In June, I also spoke with Daniel Steinmetz-Jenkins, an assistant professor at Wesleyan University and editor of the book “Did it happen here? Perspectives on Fascism and the United States”which includes writings by Paxton, among many others.

“That historical comparison model where we look at what happened in Germany in the 1930s and then use it as a kind of navigation device or map to understand what’s happening today is quite common,” he said, although there are arguments that it is a flawed comparison.

“Concepts do not have timeless essences that we can simply map onto any phenomenon, but rather they change given the political context, given the power structures in society,” he said.

Today, he said, the term “fascism” is used “to mobilize people to overcome their divisions, to defeat an enemy that is much bigger than their own long-standing disputes.”

Steinmetz-Jenkins argued that there is a long history, dating back to Franklin D. Roosevelt, of Americans on both sides of the political spectrum trying to label their opponents “fascists,” and there are also examples of American lawmakers threatening their opponents with research.

There are arguments for the comparison with fascism, but also arguments against it, particularly as there are echoes of Trump’s rise in populist and white nationalist movements closer to home in American history.

I returned to Steinmetz-Jenkins to ask if the comparisons have changed in the intervening months, and she noted that the debate over fascism died down over the summer, with Harris replacing Biden, and noted that for most of Harris’ campaign, a message of the politics of joy replaced the fear of fascism.
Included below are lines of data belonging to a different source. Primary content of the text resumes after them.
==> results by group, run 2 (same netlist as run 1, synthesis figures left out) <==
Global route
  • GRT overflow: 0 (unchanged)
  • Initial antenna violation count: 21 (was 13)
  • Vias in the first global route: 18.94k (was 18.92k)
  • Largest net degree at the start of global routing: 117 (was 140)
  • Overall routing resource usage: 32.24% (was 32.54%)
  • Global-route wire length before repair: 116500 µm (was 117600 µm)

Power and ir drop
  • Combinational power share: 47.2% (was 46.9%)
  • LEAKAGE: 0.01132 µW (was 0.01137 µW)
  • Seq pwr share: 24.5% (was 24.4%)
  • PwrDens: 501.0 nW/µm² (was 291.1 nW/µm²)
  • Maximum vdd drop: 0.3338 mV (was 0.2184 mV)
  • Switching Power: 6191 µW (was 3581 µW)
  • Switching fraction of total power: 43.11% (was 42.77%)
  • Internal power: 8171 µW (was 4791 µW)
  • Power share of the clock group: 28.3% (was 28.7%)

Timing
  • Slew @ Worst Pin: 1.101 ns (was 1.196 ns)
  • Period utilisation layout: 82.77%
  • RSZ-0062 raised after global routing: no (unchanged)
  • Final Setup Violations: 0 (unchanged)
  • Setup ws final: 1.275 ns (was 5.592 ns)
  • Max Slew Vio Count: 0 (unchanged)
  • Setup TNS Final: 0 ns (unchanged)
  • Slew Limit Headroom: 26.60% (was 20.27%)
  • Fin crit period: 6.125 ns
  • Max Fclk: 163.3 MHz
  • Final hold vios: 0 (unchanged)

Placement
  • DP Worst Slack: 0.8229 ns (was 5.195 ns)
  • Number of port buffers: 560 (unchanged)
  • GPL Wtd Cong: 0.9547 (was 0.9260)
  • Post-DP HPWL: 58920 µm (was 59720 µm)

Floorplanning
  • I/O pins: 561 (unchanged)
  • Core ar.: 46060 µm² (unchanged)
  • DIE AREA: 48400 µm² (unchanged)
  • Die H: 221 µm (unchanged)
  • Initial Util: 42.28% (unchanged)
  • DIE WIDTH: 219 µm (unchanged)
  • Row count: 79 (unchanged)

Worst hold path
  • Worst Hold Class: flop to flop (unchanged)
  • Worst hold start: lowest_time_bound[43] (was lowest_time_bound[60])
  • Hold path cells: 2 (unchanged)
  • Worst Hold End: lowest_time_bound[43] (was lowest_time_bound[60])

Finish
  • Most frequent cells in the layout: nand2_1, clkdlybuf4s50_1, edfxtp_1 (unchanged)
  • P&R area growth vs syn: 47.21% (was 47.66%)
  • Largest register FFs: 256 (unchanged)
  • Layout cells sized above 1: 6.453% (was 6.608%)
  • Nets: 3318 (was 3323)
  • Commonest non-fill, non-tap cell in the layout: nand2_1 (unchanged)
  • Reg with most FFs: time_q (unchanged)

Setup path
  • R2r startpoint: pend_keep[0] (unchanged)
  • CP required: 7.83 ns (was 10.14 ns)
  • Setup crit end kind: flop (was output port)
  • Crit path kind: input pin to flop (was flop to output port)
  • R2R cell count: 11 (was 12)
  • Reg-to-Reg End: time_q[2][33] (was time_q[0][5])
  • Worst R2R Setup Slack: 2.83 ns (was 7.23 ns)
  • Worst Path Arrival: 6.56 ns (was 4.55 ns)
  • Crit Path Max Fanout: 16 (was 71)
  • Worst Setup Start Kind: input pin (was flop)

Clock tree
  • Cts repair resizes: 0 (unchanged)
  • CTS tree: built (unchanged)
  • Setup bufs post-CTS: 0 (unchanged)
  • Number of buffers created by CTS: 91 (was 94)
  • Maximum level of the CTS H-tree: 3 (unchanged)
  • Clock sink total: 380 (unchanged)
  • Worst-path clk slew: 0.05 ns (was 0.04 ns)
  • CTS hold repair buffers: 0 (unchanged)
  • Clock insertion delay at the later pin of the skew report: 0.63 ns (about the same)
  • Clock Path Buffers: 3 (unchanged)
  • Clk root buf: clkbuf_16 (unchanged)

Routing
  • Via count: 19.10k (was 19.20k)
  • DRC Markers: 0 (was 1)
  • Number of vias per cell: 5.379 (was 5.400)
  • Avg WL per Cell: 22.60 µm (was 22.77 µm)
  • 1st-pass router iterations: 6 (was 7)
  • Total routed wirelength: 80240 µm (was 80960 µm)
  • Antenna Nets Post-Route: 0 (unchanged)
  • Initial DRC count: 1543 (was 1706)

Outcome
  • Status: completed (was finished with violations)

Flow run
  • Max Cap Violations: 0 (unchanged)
Now, as Democrats grow anxious about losing to Trump, the threat of fascism has returned to the forefront.

“What is needed is a plan to inspire people to vote Democratic, not scare tactics that can lead to a sense of fatalism that the world is being engulfed by fascism,” he said.

Enough American voters have heard the term “fascism” in the same sentence as Trump that if he wins in November, it will be clear that they are at least willing to tolerate him or not believe he will carry out what he says.